If we can’t achieve 32x weight compression/sharing then we need to use more GPUs or get by with a smaller model. Up to 8 GPUs per machine and a 64-way switch seems feasible, so we could scale up to 512 local GPUs. But it gets much more expensive/unrealistic past that point.
So to use millions of machines, we’d end up with thousands of these clusters, each cluster running a number of instances of one large brain-sized model. Realistically each cluster has only about a 1GBps shared connection to the wider internet, which is extremely limiting - several OOM less than the local network aggregate switch bandwidth.
Standard data parallelization would involve passing around our 1TB of (already highly compressed) weights/params every gradient step, which seems fairly unrealistic unless truly enormous batch sizes are possible.
So the most straightforward approach is probably using these thousands of clusters for parallel hyper-parameterization (which requires barely any bandwidth), but I believe there are new vastly more efficient techniques waiting to be discovered that use bandwidth somewhere in between (in a log sense) ~1e2 bit/s (distributed hyper-param exploration) and ~1e12 bit/s (full data parallel at ~1 gradient step per second).
Don’t know a ton about this but here are a few thoughts:
- Overall, I think distributed compute is probably not good for training or inference, but might be useful for data engineering or other support functions.
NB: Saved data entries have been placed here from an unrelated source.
$ cat src/rtl/uart_tx_frame.sv
// UART transmit framer: start, LSB-first data, optional parity, stop; bit = Prescale clocks.
// UART_TX_TWO_STOP_EN adds STOP2 for an optional second stop bit.
//
// state  | meaning
// IDLE   | line high, waiting for Data_Valid
// START  | start bit (0)
// DATA   | data bit bit_idx_q, LSB first
// PARITY | parity of latched data
// STOP   | stop bit(s) (1); last cycle may accept the next word
module uart_tx_frame #(
  parameter int DATA_WIDTH = 8
) (
  input  logic             CLK,
  input  logic             RST,
  uart_tx_frame_if.slave   bus
);
  localparam int IW = (DATA_WIDTH > 1) ? $clog2(DATA_WIDTH) : 1;

  typedef enum logic [2:0] {IDLE, START, DATA, PARITY, STOP} state_t;

  state_t                state_q, state_d;
  logic [5:0]            cnt_q, cnt_d;
  logic [5:0]            period_q, period_d;
  logic [IW-1:0]         bit_idx_q, bit_idx_d;
  logic [DATA_WIDTH-1:0] data_q, data_d;
  logic                  par_en_q, par_en_d;
  logic                  par_typ_q, par_typ_d;
  logic                  tx_q, tx_d;
  logic                  busy_q, busy_d;
`ifdef UART_TX_TWO_STOP_EN
  logic                  stop2_q, stop2_d;
  logic                  stop_idx_q, stop_idx_d;
`endif

  logic last_cyc;
  logic stop_last;
  logic accept;

  always_ff @(posedge CLK or posedge RST) begin
    if (RST) begin
      state_q    <= IDLE;
      cnt_q      <= '0;
      period_q   <= '0;
      bit_idx_q  <= '0;
      data_q     <= '0;
      par_en_q   <= 1'b0;
      par_typ_q  <= 1'b0;
      tx_q       <= 1'b1;
      busy_q     <= 1'b0;
`ifdef UART_TX_TWO_STOP_EN
      stop2_q    <= 1'b0;
      stop_idx_q <= 1'b0;
`endif
    end else begin
      state_q    <= state_d;
      cnt_q      <= cnt_d;
      period_q   <= period_d;
      bit_idx_q  <= bit_idx_d;
      data_q     <= data_d;
      par_en_q   <= par_en_d;
      par_typ_q  <= par_typ_d;
      tx_q       <= tx_d;
      busy_q     <= busy_d;
`ifdef UART_TX_TWO_STOP_EN
      stop2_q    <= stop2_d;
      stop_idx_q <= stop_idx_d;
`endif
    end
  end

  always_comb begin
    state_d   = state_q;
    cnt_d     = cnt_q;
    period_d  = period_q;
    bit_idx_d = bit_idx_q;
    data_d    = data_q;
    par_en_d  = par_en_q;
    par_typ_d = par_typ_q;
    tx_d      = 1'b1;
    busy_d    = 1'b0;
`ifdef UART_TX_TWO_STOP_EN
    stop2_d    = stop2_q;
    stop_idx_d = stop_idx_q;
`endif

    last_cyc = (cnt_q == (period_q - 6'd1));
`ifdef UART_TX_TWO_STOP_EN
    stop_last = last_cyc && (!stop2_q || stop_idx_q);
`else
    stop_last = last_cyc;
`endif
    accept = bus.Data_Valid && ((state_q == IDLE) || ((state_q == STOP) && stop_last));

    if (state_q != IDLE) begin
      cnt_d = last_cyc ? 6'd0 : (cnt_q + 6'd1);
    end

    case (state_q)
      START: begin
        if (last_cyc) begin
          state_d   = DATA;
          bit_idx_d = '0;
        end
      end
      DATA: begin
        if (last_cyc) begin
          if (bit_idx_q == IW'(DATA_WIDTH - 1)) begin
            state_d = par_en_q ? PARITY : STOP;
`ifdef UART_TX_TWO_STOP_EN
            stop_idx_d = 1'b0;
`endif
          end else begin
            bit_idx_d = bit_idx_q + 1'b1;
          end
        end
      end
      PARITY: begin
        if (last_cyc) begin
          state_d = STOP;
`ifdef UART_TX_TWO_STOP_EN
          stop_idx_d = 1'b0;
`endif
        end
      end
      STOP: begin
        if (stop_last) begin
          state_d = IDLE;
        end
`ifdef UART_TX_TWO_STOP_EN
        else if (last_cyc) begin
          stop_idx_d = 1'b1;
        end
`endif
      end
      default: state_d = IDLE;
    endcase

    // Acceptance overrides the STOP->IDLE transition for back-to-back frames.
    if (accept) begin
      state_d   = START;
      cnt_d     = '0;
      bit_idx_d = '0;
      data_d    = bus.P_DATA;
      par_en_d  = bus.PAR_EN;
      par_typ_d = bus.PAR_TYP;
      period_d  = (bus.Prescale == 6'd0) ? 6'd1 : bus.Prescale;
`ifdef UART_TX_TWO_STOP_EN
      stop2_d    = bus.STOP2;
      stop_idx_d = 1'b0;
`endif
    end

    // Outputs are registered from the next state so the line never glitches.
    case (state_d)
      START:   tx_d = 1'b0;
      DATA:    tx_d = data_d[bit_idx_d];
      PARITY:  tx_d = par_typ_d ? ~^data_d : ^data_d;
      default: tx_d = 1'b1;
    endcase
    busy_d = (state_d != IDLE);
  end

  assign bus.TX_OUT = tx_q;
  assign bus.Busy   = busy_q;
endmodule
<file path="src/rtl/axil_axi_adapter.sv">
// rtl/axil_axi_adapter.sv - AXI4-Lite slave to AXI4 master bridge, single-beat bursts, one outstanding per path.
// Optional AXIL_AXI_ADAPTER_RESP_CHECK_EN: flags ID / RLAST mismatches as SLVERR.
module axil_axi_adapter #(
    parameter int ADDR_WIDTH = 32,
    parameter int DATA_WIDTH = 32,
    parameter int STRB_WIDTH = DATA_WIDTH / 8,
    parameter int ID_WIDTH = 8,
    parameter int AXI_ID = 0,
    parameter logic [3:0] AXI_CACHE = 4'b0011
) (
    input  logic                  clk,
    input  logic                  rst,

    input  logic [ADDR_WIDTH-1:0] s_axil_awaddr,
    input  logic [2:0]            s_axil_awprot,
    input  logic                  s_axil_awvalid,
    output logic                  s_axil_awready,
    input  logic [DATA_WIDTH-1:0] s_axil_wdata,
    input  logic [STRB_WIDTH-1:0] s_axil_wstrb,
    input  logic                  s_axil_wvalid,
    output logic                  s_axil_wready,
    output logic [1:0]            s_axil_bresp,
    output logic                  s_axil_bvalid,
    input  logic                  s_axil_bready,
    input  logic [ADDR_WIDTH-1:0] s_axil_araddr,
    input  logic [2:0]            s_axil_arprot,
    input  logic                  s_axil_arvalid,
    output logic                  s_axil_arready,
    output logic [DATA_WIDTH-1:0] s_axil_rdata,
    output logic [1:0]            s_axil_rresp,
    output logic                  s_axil_rvalid,
    input  logic                  s_axil_rready,

    output logic [ID_WIDTH-1:0]   m_axi_awid,
    output logic [ADDR_WIDTH-1:0] m_axi_awaddr,
    output logic [7:0]            m_axi_awlen,
    output logic [2:0]            m_axi_awsize,
    output logic [1:0]            m_axi_awburst,
    output logic                  m_axi_awlock,
    output logic [3:0]            m_axi_awcache,
    output logic [2:0]            m_axi_awprot,
    output logic                  m_axi_awvalid,
    input  logic                  m_axi_awready,
    output logic [DATA_WIDTH-1:0] m_axi_wdata,
    output logic [STRB_WIDTH-1:0] m_axi_wstrb,
    output logic                  m_axi_wlast,
    output logic                  m_axi_wvalid,
    input  logic                  m_axi_wready,
    input  logic [ID_WIDTH-1:0]   m_axi_bid,
    input  logic [1:0]            m_axi_bresp,
    input  logic                  m_axi_bvalid,
    output logic                  m_axi_bready,
    output logic [ID_WIDTH-1:0]   m_axi_arid,
    output logic [ADDR_WIDTH-1:0] m_axi_araddr,
    output logic [7:0]            m_axi_arlen,
    output logic [2:0]            m_axi_arsize,
    output logic [1:0]            m_axi_arburst,
    output logic                  m_axi_arlock,
    output logic [3:0]            m_axi_arcache,
    output logic [2:0]            m_axi_arprot,
    output logic                  m_axi_arvalid,
    input  logic                  m_axi_arready,
    input  logic [ID_WIDTH-1:0]   m_axi_rid,
    input  logic [DATA_WIDTH-1:0] m_axi_rdata,
    input  logic [1:0]            m_axi_rresp,
    input  logic                  m_axi_rlast,
    input  logic                  m_axi_rvalid,
    output logic                  m_axi_rready
);

    localparam logic [2:0] AXI_SIZE = 3'($clog2(STRB_WIDTH));
    localparam logic [ID_WIDTH-1:0] ID_VAL = ID_WIDTH'(AXI_ID);

    typedef enum logic [1:0] {WR_IDLE, WR_ISSUE, WR_WAIT_B, WR_RESP} wr_state_t;
    typedef enum logic [1:0] {RD_IDLE, RD_ISSUE, RD_WAIT_R, RD_RESP} rd_state_t;

    wr_state_t wr_state, wr_state_next;
    rd_state_t rd_state, rd_state_next;

    logic                  aw_held, w_held, aw_done, w_done;
    logic [ADDR_WIDTH-1:0] awaddr_q, araddr_q;
    logic [2:0]            awprot_q, arprot_q;
    logic [DATA_WIDTH-1:0] wdata_q, rdata_q;
    logic [STRB_WIDTH-1:0] wstrb_q;
    logic [1:0]            bresp_q, rresp_q;
    logic [1:0]            bresp_in, rresp_in;

`ifdef AXIL_AXI_ADAPTER_RESP_CHECK_EN
    assign bresp_in = (m_axi_bid != ID_VAL) ? 2'b10 : m_axi_bresp;
    assign rresp_in = ((m_axi_rid != ID_VAL) || !m_axi_rlast) ? 2'b10 : m_axi_rresp;
`else
    logic unused_resp_fields;
    assign unused_resp_fields = ^{m_axi_bid, m_axi_rid, m_axi_rlast};
    assign bresp_in = m_axi_bresp;
    assign rresp_in = m_axi_rresp;
`endif

    // Burst shape is fixed: every transaction is one full-width INCR beat.
    assign m_axi_awid    = ID_VAL;
    assign m_axi_awaddr  = awaddr_q;
    assign m_axi_awlen   = 8'd0;
    assign m_axi_awsize  = AXI_SIZE;
    assign m_axi_awburst = 2'b01;
    assign m_axi_awlock  = 1'b0;
    assign m_axi_awcache = AXI_CACHE;
    assign m_axi_awprot  = awprot_q;
    assign m_axi_wdata   = wdata_q;
    assign m_axi_wstrb   = wstrb_q;
    assign m_axi_wlast   = 1'b1;
    assign m_axi_arid    = ID_VAL;
    assign m_axi_araddr  = araddr_q;
    assign m_axi_arlen   = 8'd0;
    assign m_axi_arsize  = AXI_SIZE;
    assign m_axi_arburst = 2'b01;
    assign m_axi_arlock  = 1'b0;
    assign m_axi_arcache = AXI_CACHE;
    assign m_axi_arprot  = arprot_q;
    assign s_axil_bresp  = bresp_q;
    assign s_axil_rdata  = rdata_q;
    assign s_axil_rresp  = rresp_q;

    always_ff @(posedge clk or posedge rst) begin
        if (rst) begin
            wr_state <= WR_IDLE;
            rd_state <= RD_IDLE;
        end else begin
            wr_state <= wr_state_next;
            rd_state <= rd_state_next;
        end
    end

    always_comb begin
        wr_state_next  = wr_state;
        s_axil_awready = 1'b0;
        s_axil_wready  = 1'b0;
        s_axil_bvalid  = 1'b0;
        m_axi_awvalid  = 1'b0;
        m_axi_wvalid   = 1'b0;
        m_axi_bready   = 1'b0;
        case (wr_state)
            WR_IDLE: begin
                s_axil_awready = !aw_held;
                s_axil_wready  = !w_held;
                if ((aw_held || s_axil_awvalid) && (w_held || s_axil_wvalid))
                    wr_state_next = WR_ISSUE;
            end
            WR_ISSUE: begin
                m_axi_awvalid = !aw_done;
                m_axi_wvalid  = !w_done;
                if ((aw_done || m_axi_awready) && (w_done || m_axi_wready))
                    wr_state_next = WR_WAIT_B;
            end
            WR_WAIT_B: begin
                m_axi_bready = 1'b1;
                if (m_axi_bvalid)
                    wr_state_next = WR_RESP;
            end
            WR_RESP: begin
                s_axil_bvalid = 1'b1;
                if (s_axil_bready)
                    wr_state_next = WR_IDLE;
            end
            default: wr_state_next = WR_IDLE;
        endcase
    end

    always_comb begin
        rd_state_next  = rd_state;
        s_axil_arready = 1'b0;
        s_axil_rvalid  = 1'b0;
        m_axi_arvalid  = 1'b0;
        m_axi_rready   = 1'b0;
        case (rd_state)
            RD_IDLE: begin
                s_axil_arready = 1'b1;
                if (s_axil_arvalid)
                    rd_state_next = RD_ISSUE;
            end
            RD_ISSUE: begin
                m_axi_arvalid = 1'b1;
                if (m_axi_arready)
                    rd_state_next = RD_WAIT_R;
            end
            RD_WAIT_R: begin
                m_axi_rready = 1'b1;
                if (m_axi_rvalid)
                    rd_state_next = RD_RESP;
            end
            RD_RESP: begin
                s_axil_rvalid = 1'b1;
                if (s_axil_rready)
                    rd_state_next = RD_IDLE;
            end
            default: rd_state_next = RD_IDLE;
        endcase
    end

    // AW and W may land in different cycles; each is latched once and held until the response retires.
    always_ff @(posedge clk or posedge rst) begin
        if (rst) begin
            aw_held  <= 1'b0;
            w_held   <= 1'b0;
            aw_done  <= 1'b0;
            w_done   <= 1'b0;
            awaddr_q <= '0;
            awprot_q <= '0;
            wdata_q  <= '0;
            wstrb_q  <= '0;
            bresp_q  <= '0;
        end else begin
            case (wr_state)
                WR_IDLE: begin
                    aw_done <= 1'b0;
                    w_done  <= 1'b0;
                    if (s_axil_awvalid && !aw_held) begin
                        aw_held  <= 1'b1;
                        awaddr_q <= s_axil_awaddr;
                        awprot_q <= s_axil_awprot;
                    end
                    if (s_axil_wvalid && !w_held) begin
                        w_held  <= 1'b1;
                        wdata_q <= s_axil_wdata;
                        wstrb_q <= s_axil_wstrb;
                    end
                end
                WR_ISSUE: begin
                    if (m_axi_awvalid && m_axi_awready) aw_done <= 1'b1;
                    if (m_axi_wvalid && m_axi_wready) w_done <= 1'b1;
                end
                WR_WAIT_B: begin
                    if (m_axi_bvalid) bresp_q <= bresp_in;
                end
                WR_RESP: begin
                    if (s_axil_bready) begin
                        aw_held <= 1'b0;
                        w_held  <= 1'b0;
                    end
                end
                default: ;
            endcase
        end
    end

    always_ff @(posedge clk or posedge rst) begin
        if (rst) begin
            araddr_q <= '0;
            arprot_q <= '0;
            rdata_q  <= '0;
            rresp_q  <= '0;
        end else begin
            if (rd_state == RD_IDLE && s_axil_arvalid) begin
                araddr_q <= s_axil_araddr;
                arprot_q <= s_axil_arprot;
            end
            if (rd_state == RD_WAIT_R && m_axi_rvalid) begin
                rdata_q <= m_axi_rdata;
                rresp_q <= rresp_in;
            end
        end
    end

endmodule

</file>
- Folding@home crowdsources compute for expanding markov state models of possible protein folding paths. Afaik, this doesn’t require backpropagation or any similar latency-sensitive updating method. The crowdsourced computers just play out a bunch of scenarios, which are then aggregated and pruned off-line. Interesting paths are used to generate new workloads for future rounds of crowdsourcing.
This is an important disanalogy to deep RL models, and I suspect this is why F@H doesn’t suffer from the issues Lennart mentioned (latency, data bandwith, etc.)
This approach can work for some of the applications that ppl use big models for—e.g. Rosetta@home does roughly the same thing as Alphafold, but it’s worse at it. (afaik Alphafold can’t do what F@H does—different problem)
- F@H and DL both benefit from GPUs because matrix multiplication is pretty general. If future AI systems train on more specialized hardware, it may become too hard to crowdsource useful levels of compute.
- Inference needs less aggregate compute, but often requires very low latency, which probably makes it a bad candidate for distribution.
- IMO crowdsourced compute is still interesting even if it’s no good for large model training/inference. It’s really good at what it does (see F@H, Rosetta@home, cryptomining collectives, etc.), and MDPs are highly general even with long latencies/aggregation challenges.
Maybe clever engineers could find ways to use it for e.g. A/B testing fine-tunings of large models, or exploiting unique datasources/compute environments (self-driving cars, drones, satellites, IoT niches, phones).